Directions for this task: Find the line in the entries below that contains "if (rst) begin". Repeat it exactly, and every line after it through the line that contains "mlt <= a_lt_b;".

┌────────

Background: an optimization exercise with open tools, aiming at small area, a short achievable clock period and few clock cycles. Do not read the settings as production practice.
In this exercise RTL edits were held to simulation tests only and were not proved equivalent to the original.
No activity file was given, so power comes from the tool's default toggle rates.

<file path="flow/design.v">
module simproc_core (
    input  wire        clk,
    input  wire        rst,           
    input  wire        has_words,     
    output wire        mem_en,
    output wire        mem_we,
    output wire [14:0] mem_addr,
    output wire [15:0] mem_wdata,
    input  wire [15:0] mem_rdata,
    output reg         halted,
    output reg         faulted,
    output reg  [2:0]  fault_cause,
    output wire [15:0] fault_value,
    output reg  [15:0] pc,
    output reg  [11:0] cycle_count,
    output wire        warn_valid,
    output wire [1:0]  warn_kind,
    output wire [15:0] warn_value,
    input  wire [2:0]  dbg_sel,
    output wire [15:0] dbg_data
);
    localparam [11:0] CYCLE_LIMIT = 12'd3000;
    localparam [2:0] F_PC    = 3'd1;
    localparam [2:0] F_LOAD  = 3'd2;
    localparam [2:0] F_STORE = 3'd3;
    localparam [2:0] F_LIMIT = 3'd5;
    localparam [2:0] S_FETCH = 3'd0;    
    localparam [2:0] S_EXEC  = 3'd1;    
    localparam [2:0] S_LOAD  = 3'd2;    
    localparam [2:0] S_MUL   = 3'd3;
    localparam [2:0] S_DIV   = 3'd4;
    reg [2:0]  state;
    reg [15:0] regs [0:7];
    reg [15:0] opx, opy, opb;    
    reg [2:0]  wrd;
    reg        mlt;              
    reg [2:0]  dcnt;
    wire running = !halted && !faulted;
    wire ex      = running && state == S_EXEC;
    wire [15:0] w     = mem_rdata;
    wire        fmt_i = w[15];
    wire [5:0]  opr   = w[14:9];
    wire [1:0]  opi   = w[14:13];
    wire [15:0] imm16 = {6'd0, w[9:0]};
    wire is_add   = !fmt_i && opr == 6'd0;
    wire is_sub   = !fmt_i && opr == 6'd1;
    wire is_mul   = !fmt_i && opr == 6'd2;
    wire is_div   = !fmt_i && opr == 6'd3;
    wire is_ceq   = !fmt_i && opr == 6'd4;
    wire is_cne   = !fmt_i && opr == 6'd5;
    wire is_load  = !fmt_i && opr == 6'd15;
    wire is_store = !fmt_i && opr == 6'd16;
    wire is_sys   = !fmt_i && opr == 6'd63;
    wire is_jmp   =  fmt_i && opi == 2'd0;
    wire is_jcond =  fmt_i && opi == 2'd1;
    wire is_badi  =  fmt_i && opi == 2'd2;
    wire is_mov   =  fmt_i && opi == 2'd3;
    wire is_badr  = !fmt_i && !(is_add || is_sub || is_mul || is_div || is_ceq ||
                                is_cne || is_load || is_store || is_sys);
    wire [15:0] a = regs[w[5:3]];
    wire [2:0]  b_sel = running ? w[2:0] : dbg_sel;
    wire [15:0] b = regs[b_sel];
    assign dbg_data = b;
    wire [7:0] nz;
    genvar gi;
    generate
        for (gi = 0; gi < 8; gi = gi + 1) begin : g_nz
            assign nz[gi] = |regs[gi];
        end
    endgenerate
    wire taken  = is_jmp || (is_jcond && nz[w[12:10]]);
    wire ldst   = is_load || is_store;
    wire halt_i = is_sys && !nz[0];
    assign mem_en    = running;
    assign mem_we    = ex && is_store && !a[15];
    wire   near_ldst = !fmt_i && !opr[5] && (opr[4] || opr[3]);
    wire   sel_a     = ex && near_ldst;
    wire   sel_imm   = ex && fmt_i && !opi[1];
    assign mem_addr  = ({15{sel_a}} & a[14:0]) | ({15{sel_imm}} & {5'd0, w[9:0]}) |
                       ({15{!sel_a && !sel_imm}} & pc[14:0]);
    assign mem_wdata = b;
    assign warn_valid = ex && (is_badr || is_badi || (is_sys && nz[0]));
    assign warn_kind  = is_sys ? 2'd3 : fmt_i ? 2'd2 : 2'd1;
    assign warn_value = is_sys ? regs[0] : fmt_i ? 16'd2 : {10'd0, opr};
    assign fault_value = (fault_cause == F_LIMIT) ? {4'd0, CYCLE_LIMIT} :
                         (fault_cause == F_PC)    ? pc : opx;
    wire        subm   = w[9];                   
    wire [16:0] addsub = {1'b0, a} + {1'b0, subm ? ~b : b} + {16'd0, subm};
    wire        a_lt_b = a < b;
    wire        a_lt_2b = {1'b0, a} < {b, 1'b0};
    wire        eq     = a == b;
    wire        b_zero = !(|b);
    wire [15:0] ex_res = fmt_i  ? imm16 :
                         opr[2] ? {15'd0, eq ^ opr[0]} :
                         opr[1] ? {15'd0, opr[0] && div_one} : addsub[15:0];
    wire ex_wr  = is_add || is_sub || is_ceq || is_cne || is_mov || is_div;
    wire [2:0] ex_wa = fmt_i ? w[12:10] : w[8:6];
    wire div_quick = b_zero || a_lt_2b;
    wire div_one   = !b_zero && !a_lt_b;
    wire [15:0] mcand = mlt ? opb : opx;
    wire [15:0] mplr  = mlt ? opx : opb;
    wire [15:0] pp0 = mplr[0] ? mcand : 16'd0;
    wire [15:0] pp1 = mplr[1] ? {mcand[14:0], 1'b0} : 16'd0;
    wire [15:0] pp2 = mplr[2] ? {mcand[13:0], 2'd0} : 16'd0;
    wire [15:0] pp3 = mplr[3] ? {mcand[12:0], 3'd0} : 16'd0;
    wire [15:0] prod = opy + pp0 + pp1 + pp2 + pp3;
    wire        mul_last = !(|mplr[15:4]);
    wire [17:0] r4 = {opy, opx[15:14]};
    wire [18:0] t1 = {1'b0, r4} - {3'd0, opb};
    wire [18:0] t2 = {1'b0, r4} - {2'd0, opb, 1'b0};
    wire [18:0] t3 = {1'b0, r4} - {3'd0, opb} - {2'd0, opb, 1'b0};
    reg  [15:0] r2;
    reg  [1:0]  qd;
    always @(*) begin
        if (!t3[18])      begin r2 = t3[15:0]; qd = 2'd3; end
        else if (!t2[18]) begin r2 = t2[15:0]; qd = 2'd2; end
        else if (!t1[18]) begin r2 = t1[15:0]; qd = 2'd1; end
        else              begin r2 = r4[15:0]; qd = 2'd0; end
    end
    wire [15:0] q2 = {opx[13:0], qd};
    wire [15:0] pc_next = taken ? imm16 : pc;
    wire [15:0] pc_inc  = pc + 16'd1;
    wire [15:0] pc_cont = taken ? {5'd0, {1'b0, w[9:0]} + 11'd1} : pc_inc;
    wire        at_limit = cycle_count == CYCLE_LIMIT;
    wire fin_ld  = state == S_LOAD;
    wire fin_mul = state == S_MUL && mul_last;
    wire fin_div = state == S_DIV && dcnt == 3'd0;
    wire        rf_we = running && ((state == S_EXEC && ex_wr) || fin_ld || fin_mul || fin_div);
    wire [2:0]  rf_wa = (state == S_EXEC) ? ex_wa : wrd;
    wire [15:0] rf_wd = (state == S_EXEC) ? ex_res :
                        (state == S_LOAD) ? mem_rdata :
                        (state == S_MUL)  ? prod : q2;
    wire [15:0] rf_d  = rf_wd & {16{!rst}};
    genvar gr;
    generate
        for (gr = 0; gr < 8; gr = gr + 1) begin : g_rf
            always @(posedge clk)
                if (rst || (rf_we && rf_wa == gr))
                    regs[gr] <= rf_d;
        end
    endgenerate
    always @(posedge clk)
        opy <= (state == S_MUL) ? prod : (state == S_DIV) ? r2 : 16'd0;
    always @(posedge clk) begin
        if (rst) begin
            state       <= S_FETCH;
            pc          <= 16'd1;
            cycle_count <= 12'd0;
            halted      <= !has_words;
            faulted     <= 1'b0;
            fault_cause <= 3'd0;
        end else if (running) begin
            case (state)
                S_FETCH: begin
                    if (pc[15]) begin
                        faulted     <= 1'b1;
                        fault_cause <= F_PC;
                    end else begin
                        pc    <= pc + 16'd1;
                        state <= S_EXEC;
                    end
                end
                S_EXEC: begin
                    opx <= a;
                    opb <= b;
                    mlt <= a_lt_b;
                    wrd <= w[8:6];
                    dcnt <= 3'd7;
                    if (is_load && !a[15]) begin
                        state <= S_LOAD;
                    end else if (is_mul) begin
                        state <= S_MUL;
                    end else if (is_div && !div_quick) begin
                        state <= S_DIV;
                    end else begin
                        cycle_count <= cycle_count + 12'd1;
                        if (ldst && a[15]) begin
                            faulted     <= 1'b1;
                            fault_cause <= is_load ? F_LOAD : F_STORE;
                        end else if (halt_i) begin
                            halted <= 1'b1;
                        end else if (at_limit) begin
                            faulted     <= 1'b1;
                            fault_cause <= F_LIMIT;
                            pc          <= pc_next;
                        end else if (near_ldst || (is_jcond && !taken)) begin
                            state <= S_FETCH;
                        end else if (!taken && pc[15]) begin
                            faulted     <= 1'b1;
                            fault_cause <= F_PC;
                            pc          <= pc_next;
                        end else begin
                            pc <= pc_cont;
                        end
                    end
                end
                default: begin    
                    if (state == S_DIV) begin
                        opx  <= q2;
                        dcnt <= dcnt - 3'd1;
                    end
                    if (state == S_MUL) begin
                        opx <= {mcand[11:0], 4'd0};
                        opb <= {4'd0, mplr[15:4]};
                        mlt <= 1'b0;
                    end
                    if (fin_ld || fin_mul || fin_div) begin
                        cycle_count <= cycle_count + 12'd1;
                        if (at_limit) begin
                            faulted     <= 1'b1;
                            fault_cause <= F_LIMIT;
                        end else if (pc[15]) begin
                            faulted     <= 1'b1;
                            fault_cause <= F_PC;
                        end else begin
                            pc    <= pc + 16'd1;
                            state <= S_EXEC;
                        end
                    end
                end
            endcase
        end
    end
endmodule
</file>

└────────

Answer to the exercise:
        if (rst) begin
            state       <= S_FETCH;
            pc          <= 16'd1;
            cycle_count <= 12'd0;
            halted      <= !has_words;
            faulted     <= 1'b0;
            fault_cause <= 3'd0;
        end else if (running) begin
            case (state)
                S_FETCH: begin
                    if (pc[15]) begin
                        faulted     <= 1'b1;
                        fault_cause <= F_PC;
                    end else begin
                        pc    <= pc + 16'd1;
                        state <= S_EXEC;
                    end
                end
                S_EXEC: begin
                    opx <= a;
                    opb <= b;
                    mlt <= a_lt_b;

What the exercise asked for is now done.